Work item: Lines to restate from the data below: from the one containing "localparam logic [7:0] M_WORD = 8'h3f;" to the one containing "localparam int B_RECOV = 2;", both included. Give them again exactly, and only them.

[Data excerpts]
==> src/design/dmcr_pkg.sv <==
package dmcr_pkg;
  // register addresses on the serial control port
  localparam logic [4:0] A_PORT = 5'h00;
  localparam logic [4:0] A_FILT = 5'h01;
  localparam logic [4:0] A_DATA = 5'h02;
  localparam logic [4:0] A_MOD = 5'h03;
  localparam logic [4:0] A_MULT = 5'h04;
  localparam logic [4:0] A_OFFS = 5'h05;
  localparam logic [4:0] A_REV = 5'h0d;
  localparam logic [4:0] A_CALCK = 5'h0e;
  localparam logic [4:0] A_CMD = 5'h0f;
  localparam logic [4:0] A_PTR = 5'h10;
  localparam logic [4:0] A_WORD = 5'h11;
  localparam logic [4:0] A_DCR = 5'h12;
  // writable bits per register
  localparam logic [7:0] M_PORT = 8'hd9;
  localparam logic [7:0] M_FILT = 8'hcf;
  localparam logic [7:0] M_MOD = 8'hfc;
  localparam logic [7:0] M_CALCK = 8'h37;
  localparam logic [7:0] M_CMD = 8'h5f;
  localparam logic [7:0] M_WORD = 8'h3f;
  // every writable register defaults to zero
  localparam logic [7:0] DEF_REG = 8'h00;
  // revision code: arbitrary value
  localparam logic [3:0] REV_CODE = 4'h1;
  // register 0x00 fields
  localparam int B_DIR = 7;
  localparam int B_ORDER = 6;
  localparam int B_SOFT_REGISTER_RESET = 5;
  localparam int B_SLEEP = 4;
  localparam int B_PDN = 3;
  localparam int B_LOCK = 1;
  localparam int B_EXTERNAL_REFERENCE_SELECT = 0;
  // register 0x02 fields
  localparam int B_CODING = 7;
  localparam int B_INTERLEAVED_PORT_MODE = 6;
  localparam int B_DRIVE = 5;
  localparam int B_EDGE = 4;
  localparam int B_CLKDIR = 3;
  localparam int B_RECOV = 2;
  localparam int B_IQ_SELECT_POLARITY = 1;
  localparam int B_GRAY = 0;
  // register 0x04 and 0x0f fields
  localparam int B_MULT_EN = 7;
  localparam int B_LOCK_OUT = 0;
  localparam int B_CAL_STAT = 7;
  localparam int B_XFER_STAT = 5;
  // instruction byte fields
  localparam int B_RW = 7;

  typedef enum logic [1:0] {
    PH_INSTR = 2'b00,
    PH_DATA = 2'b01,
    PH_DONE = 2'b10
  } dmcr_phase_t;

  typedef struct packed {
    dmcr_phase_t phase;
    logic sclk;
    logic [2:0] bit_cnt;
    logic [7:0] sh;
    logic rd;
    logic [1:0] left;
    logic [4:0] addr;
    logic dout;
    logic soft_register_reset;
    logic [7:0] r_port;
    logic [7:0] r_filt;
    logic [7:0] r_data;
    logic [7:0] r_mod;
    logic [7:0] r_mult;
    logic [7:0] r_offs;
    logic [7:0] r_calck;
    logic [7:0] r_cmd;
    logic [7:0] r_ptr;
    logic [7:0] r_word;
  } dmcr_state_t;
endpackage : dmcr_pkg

...

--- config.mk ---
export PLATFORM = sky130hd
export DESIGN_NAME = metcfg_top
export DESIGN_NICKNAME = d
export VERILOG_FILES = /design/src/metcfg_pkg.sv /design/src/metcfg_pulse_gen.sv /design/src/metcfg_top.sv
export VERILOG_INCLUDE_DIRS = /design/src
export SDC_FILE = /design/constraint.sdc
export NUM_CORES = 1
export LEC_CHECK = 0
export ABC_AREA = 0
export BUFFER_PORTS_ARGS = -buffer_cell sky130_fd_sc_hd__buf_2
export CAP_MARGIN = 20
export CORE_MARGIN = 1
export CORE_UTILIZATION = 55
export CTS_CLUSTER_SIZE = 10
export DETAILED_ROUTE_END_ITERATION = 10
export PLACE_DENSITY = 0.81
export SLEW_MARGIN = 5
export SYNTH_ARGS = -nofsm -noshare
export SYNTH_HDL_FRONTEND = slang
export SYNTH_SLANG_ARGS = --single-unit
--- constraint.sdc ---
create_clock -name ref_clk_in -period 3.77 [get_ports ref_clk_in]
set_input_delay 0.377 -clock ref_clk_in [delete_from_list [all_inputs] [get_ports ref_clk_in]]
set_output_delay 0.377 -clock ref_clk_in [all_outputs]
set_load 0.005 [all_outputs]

Exercise result:
  localparam logic [7:0] M_WORD = 8'h3f;
  // every writable register defaults to zero
  localparam logic [7:0] DEF_REG = 8'h00;
  // revision code: arbitrary value
  localparam logic [3:0] REV_CODE = 4'h1;
  // register 0x00 fields
  localparam int B_DIR = 7;
  localparam int B_ORDER = 6;
  localparam int B_SOFT_REGISTER_RESET = 5;
  localparam int B_SLEEP = 4;
  localparam int B_PDN = 3;
  localparam int B_LOCK = 1;
  localparam int B_EXTERNAL_REFERENCE_SELECT = 0;
  // register 0x02 fields
  localparam int B_CODING = 7;
  localparam int B_INTERLEAVED_PORT_MODE = 6;
  localparam int B_DRIVE = 5;
  localparam int B_EDGE = 4;
  localparam int B_CLKDIR = 3;
  localparam int B_RECOV = 2;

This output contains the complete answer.